[Supplied material]:
===== config.mk =====
export PLATFORM = sky130hd
export DESIGN_NAME = rssi_proximity_table_core
export DESIGN_NICKNAME = d
export VERILOG_FILES = /design/src/rtl/rpt_pkg.sv /design/src/rtl/rpt_ram.sv /design/src/rtl/rpt_front.sv /design/src/rtl/rpt_queue.sv /design/src/rtl/rpt_back.sv /design/src/rtl/rssi_proximity_table_core.sv
export SDC_FILE = /design/constraint.sdc
export NUM_CORES = 2
export LEC_CHECK = 0
export BUFFER_PORTS_ARGS = -buffer_cell sky130_fd_sc_hd__buf_2
export CELL_PAD_IN_SITES_DETAIL_PLACEMENT = 1
export CELL_PAD_IN_SITES_GLOBAL_PLACEMENT = 1
export CORE_ASPECT_RATIO = 1.75
export CORE_UTILIZATION = 49
export CTS_CLUSTER_SIZE = 24
export DETAILED_ROUTE_END_ITERATION = 8
export PLACE_DENSITY = 0.77
export REMOVE_ABC_BUFFERS = 1
export SLEW_MARGIN = 5
export SYNTH_ARGS = -nofsm -noshare
export SYNTH_HDL_FRONTEND = slang
export SYNTH_SLANG_ARGS = --single-unit

===== constraint.sdc =====
create_clock -name clk -period 7.8 [get_ports clk]
set_input_delay 0 -clock clk [delete_from_list [all_inputs] [get_ports clk]]
set_output_delay 0 -clock clk [all_outputs]
set_load 0.05 [all_outputs]

===== src/rtl/rpt_pkg.sv =====
`timescale 1ns / 1ps
`default_nettype none
// ----------------------------------------------------------------------------
// rpt_pkg
// Shared types and constants of the proximity table: item and entry layouts,
// status codes, threshold pair and queue sizing.
// ----------------------------------------------------------------------------
package rpt_pkg;

  localparam int ADDR_W      = 48;
  localparam int RSSI_W      = 8;
  localparam int STATUS_W    = 2;
  localparam int CFG_IDX_W   = 1;
  localparam int QUEUE_DEPTH = 2;

  localparam logic [CFG_IDX_W-1:0] CFG_LOCK_RSSI    = 1'd0;
  localparam logic [CFG_IDX_W-1:0] CFG_LOCK_AVERAGE = 1'd1;

  localparam logic [STATUS_W-1:0] STATUS_UPDATED  = 2'd0;
  localparam logic [STATUS_W-1:0] STATUS_INSERTED = 2'd1;
  localparam logic [STATUS_W-1:0] STATUS_IGNORED  = 2'd2;
  localparam logic [STATUS_W-1:0] STATUS_FULL     = 2'd3;

  // -100 dBm and -60 dBm in two's complement
  localparam logic [RSSI_W-1:0] FLOOR_RSSI    = 8'h9C;
  localparam logic [RSSI_W-1:0] THRESHOLD_RST = 8'hC4;

  typedef enum logic [1:0] {
    KIND_REPORT,
    KIND_QUERY,
    KIND_IGNORE
  } kind_t;

  typedef struct packed {
    kind_t             kind;
    logic [ADDR_W-1:0] addr;
    logic [RSSI_W-1:0] sample;
  } item_t;

  typedef struct packed {
    logic [ADDR_W-1:0] addr;
    logic [RSSI_W-1:0] last;
    logic [RSSI_W-1:0] avg;
  } entry_t;

  typedef struct packed {
    logic [RSSI_W-1:0] rssi_thr;
    logic [RSSI_W-1:0] avg_thr;
  } thr_t;

endpackage

`default_nettype wire


===== src/rtl/rpt_ram.sv =====
`timescale 1ns / 1ps
`default_nettype none
// ----------------------------------------------------------------------------
// rpt_ram
// Generic single-write, single-read RAM with registered read data.
// ----------------------------------------------------------------------------
module rpt_ram #(
  parameter int WIDTH = 64,
  parameter int DEPTH = 16
) (
  input  wire logic                                  clk,
  input  wire logic                                  we,
  input  wire logic [(DEPTH > 1 ? $clog2(DEPTH) : 1)-1:0] waddr,
  input  wire logic [WIDTH-1:0]                      wdata,
  input  wire logic [(DEPTH > 1 ? $clog2(DEPTH) : 1)-1:0] raddr,
  output logic      [WIDTH-1:0]                      rdata
);

  logic [WIDTH-1:0] mem [DEPTH];

  always_ff @(posedge clk) begin
    if (we) begin
      mem[waddr] <= wdata;
    end
    rdata <= mem[raddr];
  end

endmodule

`default_nettype wire


===== src/rtl/rpt_front.sv =====
`timescale 1ns / 1ps
`default_nettype none
// ----------------------------------------------------------------------------
// rpt_front
// Front end: accept a command, classify it as report, query or ignored
// report, and push it into the work queue.
// ----------------------------------------------------------------------------
module rpt_front (
  input  wire logic                       start,
  input  wire logic                       in_mode,
  input  wire logic [rpt_pkg::ADDR_W-1:0] in_mac_address,
  input  wire logic [rpt_pkg::RSSI_W-1:0] in_rssi_sample,
  input  wire logic                       in_service_data_present,
  input  wire logic                       q_full,
  output logic                            busy,
  output logic                            push,
  output rpt_pkg::item_t                  push_item
);

  assign busy = q_full;
  assign push = start && !q_full;

  always_comb begin
    push_item.addr   = in_mac_address;
    push_item.sample = in_rssi_sample;
    if (in_mode) begin
      push_item.kind = rpt_pkg::KIND_QUERY;
    end else if (in_service_data_present) begin
      push_item.kind = rpt_pkg::KIND_REPORT;
    end else begin
      push_item.kind = rpt_pkg::KIND_IGNORE;
    end
  end

endmodule

`default_nettype wire


===== src/rtl/rpt_queue.sv =====
`timescale 1ns / 1ps
`default_nettype none
// ----------------------------------------------------------------------------
// rpt_queue
// Short FIFO of classified items between the front end and the table walker.
// ----------------------------------------------------------------------------
module rpt_queue (
  input  wire logic           clk,
  input  wire logic           rst_n,
  input  wire logic           push,
  input  wire rpt_pkg::item_t push_item,
  input  wire logic           pop,
  output rpt_pkg::item_t      pop_item,
  output logic                full,
  output logic                empty
);

  localparam int QPTR_W = (rpt_pkg::QUEUE_DEPTH > 1) ? $clog2(rpt_pkg::QUEUE_DEPTH) : 1;
  localparam int QCNT_W = $clog2(rpt_pkg::QUEUE_DEPTH + 1);

  rpt_pkg::item_t    slot_r [rpt_pkg::QUEUE_DEPTH];
  logic [QPTR_W-1:0] wr_ptr_r;
  logic [QPTR_W-1:0] wr_ptr_nxt;
  logic [QPTR_W-1:0] rd_ptr_r;
  logic [QPTR_W-1:0] rd_ptr_nxt;
  logic [QCNT_W-1:0] count_r;
  logic [QCNT_W-1:0] count_nxt;
  logic              do_push;
  logic              do_pop;

  assign full     = (count_r == QCNT_W'(rpt_pkg::QUEUE_DEPTH));
  assign empty    = (count_r == '0);
  assign pop_item = slot_r[rd_ptr_r];
  assign do_push  = push && !full;
  assign do_pop   = pop && !empty;

  always_comb begin
    wr_ptr_nxt = wr_ptr_r;
    rd_ptr_nxt = rd_ptr_r;
    count_nxt  = count_r;
    if (do_push) begin
      wr_ptr_nxt = (wr_ptr_r == QPTR_W'(rpt_pkg::QUEUE_DEPTH - 1)) ? '0 : wr_ptr_r + 1'b1;
    end
    if (do_pop) begin
      rd_ptr_nxt = (rd_ptr_r == QPTR_W'(rpt_pkg::QUEUE_DEPTH - 1)) ? '0 : rd_ptr_r + 1'b1;
    end
    if (do_push && !do_pop) begin
      count_nxt = count_r + 1'b1;
    end else if (do_pop && !do_push) begin
      count_nxt = count_r - 1'b1;
    end
  end

  always_ff @(posedge clk) begin
    if (!rst_n) begin
      wr_ptr_r <= '0;
      rd_ptr_r <= '0;
      count_r  <= '0;
    end else begin
      wr_ptr_r <= wr_ptr_nxt;
      rd_ptr_r <= rd_ptr_nxt;
      count_r  <= count_nxt;
    end
  end

  always_ff @(posedge clk) begin
    if (do_push) begin
      slot_r[wr_ptr_r] <= push_item;
    end
  end

endmodule

`default_nettype wire


===== src/rtl/rpt_back.sv =====
`timescale 1ns / 1ps
`default_nettype none
// ----------------------------------------------------------------------------
// rpt_back
// Table walker: pops one item; an ignored report gets its result at once, any
// other reads every table entry in turn from the entry RAM, then writes back the report or returns the query winner.
// ----------------------------------------------------------------------------
module rpt_back #(
  parameter int TABLE_ENTRIES = 16
) (
  input  wire logic                        clk,
  input  wire logic                        rst_n,
  input  wire rpt_pkg::thr_t               thr,
  input  wire logic                        q_empty,
  input  wire rpt_pkg::item_t              q_item,
  output logic                             q_pop,
  output logic                             out_valid,
  output logic [rpt_pkg::STATUS_W-1:0]     out_report_status,
  output logic                             out_found,
  output logic [rpt_pkg::ADDR_W-1:0]       out_winner_address,
  output logic [rpt_pkg::RSSI_W-1:0]       out_winner_rssi,
  output logic [rpt_pkg::RSSI_W-1:0]       out_winner_average
);

  localparam int IDX_W = (TABLE_ENTRIES > 1) ? $clog2(TABLE_ENTRIES) : 1;

  typedef enum logic [1:0] {
    S_IDLE,
    S_WALK,
    S_FINISH
  } state_t;

  state_t                           state_r;
  state_t                           state_nxt;
  logic [TABLE_ENTRIES-1:0]         valid_r;
  logic [TABLE_ENTRIES-1:0]         valid_nxt;
  logic [IDX_W-1:0]                 idx_r;
  logic [IDX_W-1:0]                 idx_nxt;
  rpt_pkg::item_t                   item_r;
  rpt_pkg::item_t                   item_nxt;
  logic                             hit_r;
  logic                             hit_nxt;
  logic [IDX_W-1:0]                 hit_idx_r;
  logic [IDX_W-1:0]                 hit_idx_nxt;
  logic [rpt_pkg::RSSI_W-1:0]       hit_avg_r;
  logic [rpt_pkg::RSSI_W-1:0]       hit_avg_nxt;
  logic                             free_r;
  logic                             free_nxt;
  logic [IDX_W-1:0]                 free_idx_r;
  logic [IDX_W-1:0]                 free_idx_nxt;
  logic                             found_r;
  logic                             found_nxt;
  logic [rpt_pkg::ADDR_W-1:0]       w_addr_r;
  logic [rpt_pkg::ADDR_W-1:0]       w_addr_nxt;
  logic [rpt_pkg::RSSI_W-1:0]       w_rssi_r;
  logic [rpt_pkg::RSSI_W-1:0]       w_rssi_nxt;
  logic [rpt_pkg::RSSI_W-1:0]       w_avg_r;
  logic [rpt_pkg::RSSI_W-1:0]       w_avg_nxt;

  logic                             out_valid_r;
  logic                             out_valid_nxt;
  logic [rpt_pkg::STATUS_W-1:0]     out_status_r;
  logic [rpt_pkg::STATUS_W-1:0]     out_status_nxt;
  logic                             out_found_r;
  logic                             out_found_nxt;
  logic [rpt_pkg::ADDR_W-1:0]       out_addr_r;
  logic [rpt_pkg::ADDR_W-1:0]       out_addr_nxt;
  logic [rpt_pkg::RSSI_W-1:0]       out_rssi_r;
  logic [rpt_pkg::RSSI_W-1:0]       out_rssi_nxt;
  logic [rpt_pkg::RSSI_W-1:0]       out_avg_r;
  logic [rpt_pkg::RSSI_W-1:0]       out_avg_nxt;

  logic                             ram_we;
  logic [IDX_W-1:0]                 ram_waddr;
  rpt_pkg::entry_t                  ram_wdata;
  logic [IDX_W-1:0]                 ram_raddr;
  rpt_pkg::entry_t                  ram_rdata;

  logic                             last_idx;
  logic                             ent_valid;
  logic signed [rpt_pkg::RSSI_W-1:0] ent_last;
  logic signed [rpt_pkg::RSSI_W-1:0] ent_avg;
  logic signed [rpt_pkg::RSSI_W-1:0] cur_w_rssi;
  logic                             qualifies;
  logic                             beats;
  logic signed [rpt_pkg::RSSI_W:0]  avg_sum;
  logic signed [rpt_pkg::RSSI_W:0]  avg_adj;
  logic [rpt_pkg::RSSI_W-1:0]       avg_new;

  rpt_ram #(
    .WIDTH ($bits(rpt_pkg::entry_t)),
    .DEPTH (TABLE_ENTRIES)
  ) u_entry_ram (
    .clk   (clk),
    .we    (ram_we),
    .waddr (ram_waddr),
    .wdata (ram_wdata),
    .raddr (ram_raddr),
    .rdata (ram_rdata)
  );

  assign last_idx   = (idx_r == IDX_W'(TABLE_ENTRIES - 1));
  assign ent_valid  = valid_r[idx_r];
  assign ent_last   = ram_rdata.last;
  assign ent_avg    = ram_rdata.avg;
  assign cur_w_rssi = w_rssi_r;
  assign qualifies  = ent_valid
                      && ((ent_last > $signed(thr.rssi_thr)) || (ent_avg > $signed(thr.avg_thr)));
  assign beats      = (ent_last > cur_w_rssi)
                      || (found_r && (ent_last == cur_w_rssi) && (ram_rdata.addr < w_addr_r));

  // truncate toward zero: bias odd negative sums up by one before the shift
  assign avg_sum = {hit_avg_r[rpt_pkg::RSSI_W-1], hit_avg_r}
                   + {item_r.sample[rpt_pkg::RSSI_W-1], item_r.sample};
  assign avg_adj = avg_sum + {{rpt_pkg::RSSI_W{1'b0}}, avg_sum[rpt_pkg::RSSI_W] & avg_sum[0]};
  assign avg_new = avg_adj[rpt_pkg::RSSI_W:1];

  always_comb begin
    state_nxt      = state_r;
    valid_nxt      = valid_r;
    idx_nxt        = idx_r;
    item_nxt       = item_r;
    hit_nxt        = hit_r;
    hit_idx_nxt    = hit_idx_r;
    hit_avg_nxt    = hit_avg_r;
    free_nxt       = free_r;
    free_idx_nxt   = free_idx_r;
    found_nxt      = found_r;
    w_addr_nxt     = w_addr_r;
    w_rssi_nxt     = w_rssi_r;
    w_avg_nxt      = w_avg_r;
    out_valid_nxt  = 1'b0;
    out_status_nxt = out_status_r;
    out_found_nxt  = out_found_r;
    out_addr_nxt   = out_addr_r;
    out_rssi_nxt   = out_rssi_r;
    out_avg_nxt    = out_avg_r;
    q_pop          = 1'b0;
    ram_we         = 1'b0;
    ram_waddr      = '0;
    ram_wdata      = '0;
    ram_raddr      = '0;
    unique case (state_r)
      S_IDLE: begin
        if (!q_empty) begin
          q_pop    = 1'b1;
          item_nxt = q_item;
          if (q_item.kind == rpt_pkg::KIND_IGNORE) begin
            out_valid_nxt  = 1'b1;
            out_status_nxt = rpt_pkg::STATUS_IGNORED;
            out_found_nxt  = 1'b0;
            out_addr_nxt   = '0;
            out_rssi_nxt   = rpt_pkg::FLOOR_RSSI;
            out_avg_nxt    = rpt_pkg::FLOOR_RSSI;
          end else begin
            idx_nxt    = '0;
            hit_nxt    = 1'b0;
            free_nxt   = 1'b0;
            found_nxt  = 1'b0;
            w_addr_nxt = '0;
            w_rssi_nxt = rpt_pkg::FLOOR_RSSI;
            w_avg_nxt  = rpt_pkg::FLOOR_RSSI;
            state_nxt  = S_WALK;
          end
        end
      end
      S_WALK: begin
        ram_raddr = last_idx ? '0 : idx_r + 1'b1;
        if (item_r.kind == rpt_pkg::KIND_QUERY) begin
          if (qualifies && beats) begin
            found_nxt  = 1'b1;
            w_addr_nxt = ram_rdata.addr;
            w_rssi_nxt = ram_rdata.last;
            w_avg_nxt  = ram_rdata.avg;
          end
        end else begin
          if (ent_valid && !hit_r && (ram_rdata.addr == item_r.addr)) begin
            hit_nxt     = 1'b1;
            hit_idx_nxt = idx_r;
            hit_avg_nxt = ram_rdata.avg;
          end
          if (!ent_valid && !free_r) begin
            free_nxt     = 1'b1;
            free_idx_nxt = idx_r;
          end
        end
        if (last_idx) begin
          state_nxt = S_FINISH;
        end else begin
          idx_nxt = idx_r + 1'b1;
        end
      end
      S_FINISH: begin
        out_valid_nxt = 1'b1;
        state_nxt     = S_IDLE;
        if (item_r.kind == rpt_pkg::KIND_QUERY) begin
          out_status_nxt = rpt_pkg::STATUS_UPDATED;
          out_found_nxt  = found_r;
          out_addr_nxt   = w_addr_r;
          out_rssi_nxt   = w_rssi_r;
          out_avg_nxt    = w_avg_r;
        end else begin
          out_found_nxt = 1'b0;
          out_addr_nxt  = '0;
          out_rssi_nxt  = rpt_pkg::FLOOR_RSSI;
          out_avg_nxt   = rpt_pkg::FLOOR_RSSI;
          ram_wdata.addr = item_r.addr;
          ram_wdata.last = item_r.sample;
          if (hit_r) begin
            ram_we         = 1'b1;
            ram_waddr      = hit_idx_r;
            ram_wdata.avg  = avg_new;
            out_status_nxt = rpt_pkg::STATUS_UPDATED;
          end else if (free_r) begin
            ram_we               = 1'b1;
            ram_waddr            = free_idx_r;
            ram_wdata.avg        = item_r.sample;
            valid_nxt[free_idx_r] = 1'b1;
            out_status_nxt       = rpt_pkg::STATUS_INSERTED;
          end else begin
            out_status_nxt = rpt_pkg::STATUS_FULL;
          end
        end
      end
      default: begin
        state_nxt = S_IDLE;
      end
    endcase
  end

  always_ff @(posedge clk) begin
    if (!rst_n) begin
      state_r     <= S_IDLE;
      valid_r     <= '0;
      out_valid_r <= 1'b0;
    end else begin
      state_r     <= state_nxt;
      valid_r     <= valid_nxt;
      out_valid_r <= out_valid_nxt;
    end
    idx_r        <= idx_nxt;
    item_r       <= item_nxt;
    hit_r        <= hit_nxt;
    hit_idx_r    <= hit_idx_nxt;
    hit_avg_r    <= hit_avg_nxt;
    free_r       <= free_nxt;
    free_idx_r   <= free_idx_nxt;
    found_r      <= found_nxt;
    w_addr_r     <= w_addr_nxt;
    w_rssi_r     <= w_rssi_nxt;
    w_avg_r      <= w_avg_nxt;
    out_status_r <= out_status_nxt;
    out_found_r  <= out_found_nxt;
    out_addr_r   <= out_addr_nxt;
    out_rssi_r   <= out_rssi_nxt;
    out_avg_r    <= out_avg_nxt;
  end

  assign out_valid          = out_valid_r;
  assign out_report_status  = out_status_r;
  assign out_found          = out_found_r;
  assign out_winner_address = out_addr_r;
  assign out_winner_rssi    = out_rssi_r;
  assign out_winner_average = out_avg_r;

endmodule

`default_nettype wire


===== src/rtl/rssi_proximity_table_core.sv =====
`timescale 1ns / 1ps
`default_nettype none
// ----------------------------------------------------------------------------
// rssi_proximity_table_core
// Device proximity table: reports update or insert devices keyed by address,
// queries return the strongest qualifying device.
//
//   channel  ports                                  transfer when
//   input    start, busy, in_*                      start && !busy
//   result   out_valid, out_*                       out_valid (one cycle)
//   config   cfg_we, cfg_index, cfg_data            cfg_we
//
// Reports and queries are walked one item at a time: one entry RAM read per
// entry, then a finish state for write-back and result.
// Reports without service data get their result without a walk.
// A two-item queue decouples the front end; busy is high while it is full.
// Reset clears the entry valid bits at once; no clearing pass is needed.
// Results are presented for one cycle; the receiver cannot stall.
// ----------------------------------------------------------------------------
module rssi_proximity_table_core #(
  parameter int TABLE_ENTRIES = 16
) (
  input  wire logic                          clk,
  input  wire logic                          rst_n,
  input  wire logic                          start,
  output logic                               busy,
  input  wire logic                          in_mode,
  input  wire logic [rpt_pkg::ADDR_W-1:0]    in_mac_address,
  input  wire logic [rpt_pkg::RSSI_W-1:0]    in_rssi_sample,
  input  wire logic                          in_service_data_present,
  output logic                               out_valid,
  output logic [rpt_pkg::STATUS_W-1:0]       out_report_status,
  output logic                               out_found,
  output logic [rpt_pkg::ADDR_W-1:0]         out_winner_address,
  output logic signed [rpt_pkg::RSSI_W-1:0]  out_winner_rssi,
  output logic signed [rpt_pkg::RSSI_W-1:0]  out_winner_average,
  input  wire logic                          cfg_we,
  input  wire logic [rpt_pkg::CFG_IDX_W-1:0] cfg_index,
  input  wire logic [rpt_pkg::RSSI_W-1:0]    cfg_data
);

  rpt_pkg::thr_t  thr_r;
  rpt_pkg::thr_t  thr_nxt;
  logic           q_full;
  logic           q_empty;
  logic           q_push;
  logic           q_pop;
  rpt_pkg::item_t q_push_item;
  rpt_pkg::item_t q_pop_item;

  always_comb begin
    thr_nxt = thr_r;
    if (cfg_we) begin
      unique case (cfg_index)
        rpt_pkg::CFG_LOCK_RSSI:    thr_nxt.rssi_thr = cfg_data;
        rpt_pkg::CFG_LOCK_AVERAGE: thr_nxt.avg_thr  = cfg_data;
      endcase
    end
  end

  always_ff @(posedge clk) begin
    if (!rst_n) begin
      thr_r.rssi_thr <= rpt_pkg::THRESHOLD_RST;
      thr_r.avg_thr  <= rpt_pkg::THRESHOLD_RST;
    end else begin
      thr_r <= thr_nxt;
    end
  end

  rpt_front u_front (
    .start                   (start),
    .in_mode                 (in_mode),
    .in_mac_address          (in_mac_address),
    .in_rssi_sample          (in_rssi_sample),
    .in_service_data_present (in_service_data_present),
    .q_full                  (q_full),
    .busy                    (busy),
    .push                    (q_push),
    .push_item               (q_push_item)
  );

  rpt_queue u_queue (
    .clk       (clk),
    .rst_n     (rst_n),
    .push      (q_push),
    .push_item (q_push_item),
    .pop       (q_pop),
    .pop_item  (q_pop_item),
    .full      (q_full),
    .empty     (q_empty)
  );

  rpt_back #(
    .TABLE_ENTRIES (TABLE_ENTRIES)
  ) u_back (
    .clk                (clk),
    .rst_n              (rst_n),
    .thr                (thr_r),
    .q_empty            (q_empty),
    .q_item             (q_pop_item),
    .q_pop              (q_pop),
    .out_valid          (out_valid),
    .out_report_status  (out_report_status),
    .out_found          (out_found),
    .out_winner_address (out_winner_address),
    .out_winner_rssi    (out_winner_rssi),
    .out_winner_average (out_winner_average)
  );

  a_accept_queued: assert property (@(posedge clk) disable iff (!rst_n)
    (start && !busy) |=> !q_empty)
    else $error("accepted transfer not held in queue");

  a_winner_above_floor: assert property (@(posedge clk) disable iff (!rst_n)
    (out_valid && out_found) |-> (out_winner_rssi > $signed(rpt_pkg::FLOOR_RSSI)))
    else $error("winner not above floor");

  a_report_no_winner: assert property (@(posedge clk) disable iff (!rst_n)
    (out_valid && (out_report_status != rpt_pkg::STATUS_UPDATED)) |-> !out_found)
    else $error("report result flags a winner");

  a_pop_needs_item: assert property (@(posedge clk) disable iff (!rst_n)
    q_pop |-> !q_empty)
    else $error("pop from empty queue");

endmodule

`default_nettype wire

[Instructions for the task]:
Reply with the number of lines in the data that include the string "busy" and nothing else.

[Response box]:
7